Not only did the administration not see fit to help the company do that, despite numerous government experts sounding dire warnings that masks were in short supply and were going to be urgently needed—even now, it still hasn't. And it all smells more than a little fishy, to be honest. There's no question that we still need many more masks, and Trump has gone so far as to invoke the Defense Production Act to order companies to manufacture them. But not this company.
As is usual for this administration, the details as to why Trump's team could not be mustered into action are now (ahem) somewhat in dispute. An anonymous "senior" government official told the Post that it was a legitimate offer but that HHS "didn't have the money" to do it; this seems the incontrovertibly true part, evinced by Bright's unsuccessful early quest to try to procure masks by tapping into funds for other "biodefense measures" that were not as immediately urgent.

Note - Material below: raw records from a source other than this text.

From an optimization exercise on the open Yosys and OpenROAD flow, aimed at small area, a short achievable clock period and few clock cycles per item; shortcuts taken in it are not production practice.
RTL that was checked went through simulation tests only; none was proved equivalent to the original.
The RTL of run 1 was laid out without a check of its function.

`flow/config.mk`:
```
export PLATFORM = sky130hd
export DESIGN_NAME = cmac_tag
export DESIGN_NICKNAME = cmac_tag
export VERILOG_FILES = /design/flow/design.v
export SDC_FILE = /design/flow/constraint.sdc
export NUM_CORES = 8
export LEC_CHECK = 0
export CAP_MARGIN = 20
export CORE_MARGIN = 2
export CORE_UTILIZATION = 50
export PLACE_DENSITY = 0.6
export SETUP_SLACK_MARGIN = 3.5
export SLEW_MARGIN = 20
```
`flow/constraint.sdc`:
```
create_clock -name core_clock -period 10.0 [get_ports {clk}]
set_input_delay 2.0000 -clock core_clock [delete_from_list [all_inputs] [get_ports {clk}]]
set_output_delay 2.0000 -clock core_clock [all_outputs]
set_load 0.01 [all_outputs]
```
`flow/design.v`:
```
module cmac_sbox (
    input  wire [7:0] a,
    output wire [7:0] y
);
    wire U0, U1, U2, U3, U4, U5, U6, U7;
    assign U0 = a[7];
    assign U1 = a[6];
    assign U2 = a[5];
    assign U3 = a[4];
    assign U4 = a[3];
    assign U5 = a[2];
    assign U6 = a[1];
    assign U7 = a[0];
    wire T1, T2, T3, T4, T5, T6, T7, T8, T9, T10, T11, T12, T13, T14, T15, T16, T17, T18, T19, T20, T21, T22, T23, T24, T25, T26, T27, M1, M2, M3, M4, M5, M6, M7, M8, M9, M10, M11, M12, M13, M14, M15, M16, M17, M18, M19, M20, M21, M22, M23, M24, M25, M26, M27, M28, M29, M30, M31, M32, M33, M34, M35, M36, M37, M38, M39, M40, M41, M42, M43, M44, M45, M46, M47, M48, M49, M50, M51, M52, M53, M54, M55, M56, M57, M58, M59, M60, M61, M62, M63, L0, L1, L2, L3, L4, L5, L6, L7, L8, L9, L10, L11, L12, L13, L14, L15, L16, L17, L18, L19, L20, L21, L22, L23, L24, L25, L26, L27, L28, L29, S0, S1, S2, S3, S4, S5, S6, S7;
    assign T1 = U0 ^ U3;
    assign T2 = U0 ^ U5;
    assign T3 = U0 ^ U6;
    assign T4 = U3 ^ U5;
    assign T5 = U4 ^ U6;
    assign T6 = T1 ^ T5;
    assign T7 = U1 ^ U2;
    assign T8 = U7 ^ T6;
    assign T9 = U7 ^ T7;
    assign T10 = T6 ^ T7;
    assign T11 = U1 ^ U5;
    assign T12 = U2 ^ U5;
    assign T13 = T3 ^ T4;
    assign T14 = T6 ^ T11;
    assign T15 = T5 ^ T11;
    assign T16 = T5 ^ T12;
    assign T17 = T9 ^ T16;
    assign T18 = U3 ^ U7;
    assign T19 = T7 ^ T18;
    assign T20 = T1 ^ T19;
    assign T21 = U6 ^ U7;
    assign T22 = T7 ^ T21;
    assign T23 = T2 ^ T22;
    assign T24 = T2 ^ T10;
    assign T25 = T20 ^ T17;
    assign T26 = T3 ^ T16;
    assign T27 = T1 ^ T12;
    assign M1 = T13 & T6;
    assign M2 = T23 & T8;
    assign M3 = T14 ^ M1;
    assign M4 = T19 & U7;
    assign M5 = M4 ^ M1;
    assign M6 = T3 & T16;
    assign M7 = T22 & T9;
    assign M8 = T26 ^ M6;
    assign M9 = T20 & T17;
    assign M10 = M9 ^ M6;
    assign M11 = T1 & T15;
    assign M12 = T4 & T27;
    assign M13 = M12 ^ M11;
    assign M14 = T2 & T10;
    assign M15 = M14 ^ M11;
    assign M16 = M3 ^ M2;
    assign M17 = M5 ^ T24;
    assign M18 = M8 ^ M7;
    assign M19 = M10 ^ M15;
    assign M20 = M16 ^ M13;
    assign M21 = M17 ^ M15;
    assign M22 = M18 ^ M13;
    assign M23 = M19 ^ T25;
    assign M24 = M22 ^ M23;
    assign M25 = M22 & M20;
    assign M26 = M21 ^ M25;
    assign M27 = M20 ^ M21;
    assign M28 = M23 ^ M25;
    assign M29 = M28 & M27;
    assign M30 = M26 & M24;
    assign M31 = M20 & M23;
    assign M32 = M27 & M31;
    assign M33 = M27 ^ M25;
    assign M34 = M21 & M22;
    assign M35 = M24 & M34;
    assign M36 = M24 ^ M25;
    assign M37 = M21 ^ M29;
    assign M38 = M32 ^ M33;
    assign M39 = M23 ^ M30;
    assign M40 = M35 ^ M36;
    assign M41 = M38 ^ M40;
    assign M42 = M37 ^ M39;
    assign M43 = M37 ^ M38;
    assign M44 = M39 ^ M40;
    assign M45 = M42 ^ M41;
    assign M46 = M44 & T6;
    assign M47 = M40 & T8;
    assign M48 = M39 & U7;
    assign M49 = M43 & T16;
    assign M50 = M38 & T9;
    assign M51 = M37 & T17;
    assign M52 = M42 & T15;
    assign M53 = M45 & T27;
    assign M54 = M41 & T10;
    assign M55 = M44 & T13;
    assign M56 = M40 & T23;
    assign M57 = M39 & T19;
    assign M58 = M43 & T3;
    assign M59 = M38 & T22;
    assign M60 = M37 & T20;
    assign M61 = M42 & T1;
    assign M62 = M45 & T4;
    assign M63 = M41 & T2;
    assign L0 = M61 ^ M62;
    assign L1 = M50 ^ M56;
    assign L2 = M46 ^ M48;
    assign L3 = M47 ^ M55;
    assign L4 = M54 ^ M58;
    assign L5 = M49 ^ M61;
    assign L6 = M62 ^ L5;
    assign L7 = M46 ^ L3;
    assign L8 = M51 ^ M59;
    assign L9 = M52 ^ M53;
    assign L10 = M53 ^ L4;
    assign L11 = M60 ^ L2;
    assign L12 = M48 ^ M51;
    assign L13 = M50 ^ L0;
    assign L14 = M52 ^ M61;
    assign L15 = M55 ^ L1;
    assign L16 = M56 ^ L0;
    assign L17 = M57 ^ L1;
    assign L18 = M58 ^ L8;
    assign L19 = M63 ^ L4;
    assign L20 = L0 ^ L1;
    assign L21 = L1 ^ L7;
    assign L22 = L3 ^ L12;
    assign L23 = L18 ^ L2;
    assign L24 = L15 ^ L9;
    assign L25 = L6 ^ L10;
    assign L26 = L7 ^ L9;
    assign L27 = L8 ^ L10;
    assign L28 = L11 ^ L14;
    assign L29 = L11 ^ L17;
    assign S0 = L6 ^ L24;
    assign S1 = ~(L16 ^ L26);
    assign S2 = ~(L19 ^ L28);
    assign S3 = L6 ^ L21;
    assign S4 = L20 ^ L22;
    assign S5 = L25 ^ L29;
    assign S6 = ~(L13 ^ L27);
    assign S7 = ~(L6 ^ L23);
    assign y = {S0, S1, S2, S3, S4, S5, S6, S7};
endmodule
module cmac_tag (
    input  wire         clk,
    input  wire         rst,           
    input  wire         in_valid,
    output wire         in_ready,
    input  wire         in_first,      
    input  wire         in_last,       
    input  wire [4:0]   in_nbytes,     
    input  wire [127:0] in_data,
    input  wire [127:0] key,
    output reg          tag_valid,
    output reg  [63:0]  tag
);
    localparam [2:0] S_IDLE = 3'd0,    
                     S_LCMP = 3'd1,    
                     S_LRDY = 3'd2,    
                     S_RUN  = 3'd3,    
                     S_WAIT = 3'd4;    
    reg [2:0]   state;
    reg [3:0]   rnd;                   
    reg         rlast;                 
    reg [127:0] s;                     
    reg [127:0] rk;                    
    reg [127:0] kq;                    
    reg [127:0] l;                     
    reg         lv;                    
    reg         kn;                    
    reg         blk_last;              
    reg         offer_q;               
    reg         hit_q;                 
    wire st_idle = (state == S_IDLE);
    wire st_lcmp = (state == S_LCMP);
    wire st_lrdy = (state == S_LRDY);
    wire st_run  = (state == S_RUN);
    wire st_wait = (state == S_WAIT);
    assign in_ready = (st_idle && offer_q && hit_q) ||
                      (st_lcmp && rlast && !blk_last) ||
                      st_lrdy || st_wait ||
                      (st_run && rlast && (!blk_last || (offer_q && hit_q)));
    wire take   = in_valid && in_ready;
    wire kq_load = (st_idle || (st_run && blk_last)) && offer_q && !hit_q && !kn;
    wire lstart  = (st_idle || (st_run && rlast && blk_last)) && offer_q && kn && in_valid;
    wire [127:0] sb;                   
    genvar g;
    generate
        for (g = 0; g < 16; g = g + 1) begin : g_sub
            cmac_sbox u_sbox (.a(s[8*g +: 8]), .y(sb[8*g +: 8]));
        end
    endgenerate
    wire [127:0] sr;                   
    generate
        for (g = 0; g < 16; g = g + 1) begin : g_shift
            localparam integer R   = g % 4;
            localparam integer COL = g / 4;
            localparam integer SRC = R + 4 * ((COL + R) % 4);
            assign sr[127 - 8*g -: 8] = sb[127 - 8*SRC -: 8];
        end
    endgenerate
    wire [127:0] mc;
    generate
        for (g = 0; g < 4; g = g + 1) begin : g_mix
            wire [7:0] a0 = sr[127 - 32*g      -: 8];
            wire [7:0] a1 = sr[127 - 32*g - 8  -: 8];
            wire [7:0] a2 = sr[127 - 32*g - 16 -: 8];
            wire [7:0] a3 = sr[127 - 32*g - 24 -: 8];
            wire [7:0] e0 = a0 ^ a1;
            wire [7:0] e1 = a1 ^ a2;
            wire [7:0] e2 = a2 ^ a3;
            wire [7:0] e3 = a3 ^ a0;
            wire [7:0] x0 = {e0[6:0], 1'b0} ^ (e0[7] ? 8'h1b : 8'h00);
            wire [7:0] x1 = {e1[6:0], 1'b0} ^ (e1[7] ? 8'h1b : 8'h00);
            wire [7:0] x2 = {e2[6:0], 1'b0} ^ (e2[7] ? 8'h1b : 8'h00);
            wire [7:0] x3 = {e3[6:0], 1'b0} ^ (e3[7] ? 8'h1b : 8'h00);
            assign mc[127 - 32*g      -: 8] = rlast ? a0 : (e1 ^ a3) ^ x0;
            assign mc[127 - 32*g - 8  -: 8] = rlast ? a1 : (e2 ^ a0) ^ x1;
            assign mc[127 - 32*g - 16 -: 8] = rlast ? a2 : (e3 ^ a1) ^ x2;
            assign mc[127 - 32*g - 24 -: 8] = rlast ? a3 : (e0 ^ a2) ^ x3;
        end
    endgenerate
    wire mid = (st_lcmp || st_run) && !rlast;
    wire [127:0] src = mid ? rk : kq;
    reg [7:0] rcon;
    always @(*) begin
        if (!mid)
            rcon = 8'h01;
        else begin
            case (rnd)
                4'd1:    rcon = 8'h02;
                4'd2:    rcon = 8'h04;
                4'd3:    rcon = 8'h08;
                4'd4:    rcon = 8'h10;
                4'd5:    rcon = 8'h20;
                4'd6:    rcon = 8'h40;
                4'd7:    rcon = 8'h80;
                4'd8:    rcon = 8'h1b;
                4'd9:    rcon = 8'h36;
                default: rcon = 8'h00;
            endcase
        end
    end
    wire [31:0] w3  = src[31:0];
    wire [31:0] rot = {w3[23:0], w3[31:24]};
    wire [31:0] subw;
    generate
        for (g = 0; g < 4; g = g + 1) begin : g_ksub
            cmac_sbox u_ksbox (.a(rot[8*g +: 8]), .y(subw[8*g +: 8]));
        end
    endgenerate
    wire [31:0]  p0   = src[127:96] ^ {rcon, 24'd0};
    wire [31:0]  p1   = src[95:64]  ^ p0;
    wire [31:0]  p2   = src[63:32]  ^ p1;
    wire [31:0]  p3   = src[31:0]   ^ p2;
    wire [127:0] rk_next   = {p0, p1, p2, p3} ^ {4{subw}};
    wire [127:0] round_out = mc ^ rk;
    wire [127:0] k1 = {l[126:0], 1'b0} ^ (l[127] ? 128'h87 : 128'h0);
    wire [127:0] k2 = {k1[126:0], 1'b0} ^ (k1[127] ? 128'h87 : 128'h0);
    wire        full = in_nbytes[4];
    reg  [15:0] dec;                   
    reg  [15:0] lt;                    
    integer j;
    always @(*) begin
        for (j = 0; j < 16; j = j + 1) begin
            dec[j] = (in_nbytes[3:0] == j);
            lt[j]  = (in_nbytes[3:0] >  j);
        end
    end
    wire [15:0] keep = lt | {16{full}};    
    reg [127:0] padded;
    integer i;
    always @(*) begin
        for (i = 0; i < 16; i = i + 1)
            padded[127 - 8*i -: 8] = (!in_last || keep[i]) ? in_data[127 - 8*i -: 8] :
                                     {dec[i] && !full, 7'd0};
    end
    wire [127:0] m_blk   = padded ^ (!in_last ? 128'd0 : full ? k1 : k2);
    wire sel_r  = (st_lcmp || st_run) && !(rlast && (st_lcmp || blk_last));
    wire y_key  = take || lstart || !(sel_r || st_wait);
    wire [127:0] y = (take ? m_blk : 128'd0) ^ (y_key ? kq : 128'd0);
    wire busy = st_lcmp || st_run;
    always @(posedge clk) begin
        s <= ({128{sel_r}} & mc) ^
             (({128{sel_r}} & rk) ^ ({128{st_wait}} & s) ^ y);
        tag <= round_out[127:64];
        rk <= rk_next;
        if (kq_load)
            kq <= key;
        if (st_lcmp && rlast)
            l <= round_out;
    end
    always @(posedge clk) begin
        if (rst) begin
            state     <= S_IDLE;
            tag_valid <= 1'b0;
            lv        <= 1'b0;
            kn        <= 1'b0;
            offer_q   <= 1'b0;
            hit_q     <= 1'b0;
            rnd       <= 4'd1;
            rlast     <= 1'b0;
            blk_last  <= 1'b0;
        end else begin
            tag_valid <= 1'b0;
            offer_q   <= in_valid && !take;
            hit_q     <= lv && (key == kq) && !kq_load;
            if (kq_load) begin
                kn <= 1'b1;
                lv <= 1'b0;
            end
            if (take || lstart) begin
                rnd   <= 4'd1;
                rlast <= 1'b0;
            end else begin
                rnd   <= rnd + 4'd1;
                rlast <= (rnd == 4'd9);
            end
            if (take || lstart)
                blk_last <= in_last;
            case (state)
                S_IDLE: begin
                    if (take)
                        state <= S_RUN;
                    else if (lstart)
                        state <= S_LCMP;
                end
                S_LCMP: begin
                    if (rlast) begin
                        lv    <= 1'b1;
                        kn    <= 1'b0;
                        state <= take ? S_RUN : S_LRDY;
                    end
                end
                S_LRDY: begin
                    if (take)
                        state <= S_RUN;
                end
                S_RUN: begin
                    if (rlast) begin
                        if (blk_last) begin
                            tag_valid <= 1'b1;
                            if (lstart)
                                state <= S_LCMP;
                            else if (!take) begin
                                state <= S_IDLE;
                            end
                        end else if (!take) begin
                            state <= S_WAIT;
                        end
                    end
                end
                S_WAIT: begin
                    if (take)
                        state <= S_RUN;
                end
                default: state <= S_IDLE;
            endcase
        end
    end
endmodule
```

White House economic adviser Peter Navarro, however, is suggesting that the company was "extremely difficult to work and communicate with," compared to the Trump team's now-preferred companies; this almost assuredly is not the full story. Whatever else could be said about Prestige owner Michael Bowen, the man seems unquestionably to have been on a 13-year tear to convince government to purchase his American-made masks, and went out of his way to warn the government that he was suddenly getting enormous orders for masks from China and Hong Kong—thus giving officials an even stronger clue that U.S. mask supplies were indeed going to be a near-term problem.

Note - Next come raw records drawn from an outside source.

What follows belongs to an exercise in optimizing a design on an open flow for small area, a short achievable clock period and few clock cycles per item; a production flow would make more cautious choices.
In this exercise RTL edits were held to simulation tests only and were not proved equivalent to the original.
Power figures rest on the tool's default switching activity, not on a simulated workload.

--- flow/run.sh ---
#!/bin/bash
set -uo pipefail
MARGIN=$(cat flow/margin.txt)
bash standard.sh SETUP_SLACK_MARGIN="$MARGIN" finish > standard_flow.log 2>&1
status=$?
cp -f orfs/logs/*/segdec/base/*.log . 2>/dev/null || true
exit $status
--- flow/margin.txt ---
9
--- standard.sh ---
#!/bin/bash
# synth_recipe.tcl (not shown) runs the flow's synth.tcl, then flattens the netlist and writes it again
# the make line also repeats each setting of config.mk as NAME=value (left out here)
make -C /OpenROAD-flow-scripts/flow DESIGN_CONFIG=/design/flow/config.mk WORK_HOME=/design/flow/orfs CLKGATE_MAP_FILE= SYNTH_SCRIPT=/design/flow/synth_recipe.tcl "${@:-finish}"
--- config.mk ---
export PLATFORM = sky130hd
export DESIGN_NAME = segdec
export DESIGN_NICKNAME = segdec
export VERILOG_FILES = /design/flow/design.v
export SDC_FILE = /design/flow/constraint.sdc
export NUM_CORES = 4
export LEC_CHECK = 0
export CAP_MARGIN = 50
export CORE_MARGIN = 2
export CORE_UTILIZATION = 50
export CTS_BUF_LIST = sky130_fd_sc_hd__clkbuf_4 sky130_fd_sc_hd__clkbuf_8
export SLEW_MARGIN = 70
--- constraint.sdc ---
create_clock -name core_clock -period 13.5 [get_ports {clk}]
set_input_delay 2.7000 -clock core_clock [delete_from_list [all_inputs] [get_ports {clk}]]
set_output_delay 2.7000 -clock core_clock [all_outputs]
set_load 0.01 [all_outputs]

Reading between the lines, it seems that Bowen found the right people and made the right case, including to Navarro himself, but that the administration simply botched all follow-up. Instead, the company was put into the bureaucratic hopper of potential mask providers, sent a form letter, and that was that. Also reading between the lines, it sounds much like the major problem was that the company's offer simply came during the looooong period of time when the Trump White House was actively hostile toward doing anything that might publicly suggest the pandemic would be more severe than Dear Leader's own burpings claimed it would be, so there simply was no White House or HHS stomach for contradicting him.
(Also, Jared Kushner somehow managed to become involved in medical equipment procurement, along with two dozen or so "volunteers" with no particular experience for procuring anything, and the amount of things this government has done competently when Jared Kushner is even marginally involved continues to be zero point zero.)
Cut to the present, and the company still hasn't restarted those dormant machines, even as other companies with little or no experience in making the same masks land expensive contracts with a now-desperate government. Reading between the lines yet again, it appears that Bowen's eventual impatience with the administration's uberbunglers pissed someone in the Trump administration off: If you're not polishing every Team Trump shoe you are not going to be seen as an administration ally, worldwide deadly pandemic or no worldwide deadly pandemic, and now that the company has given Trump bad publicity it’s likely to rise rapidly up Trump’s hundred-page enemies list.
The Honeywell people, though, now they were willing to play the White House game. Apparently.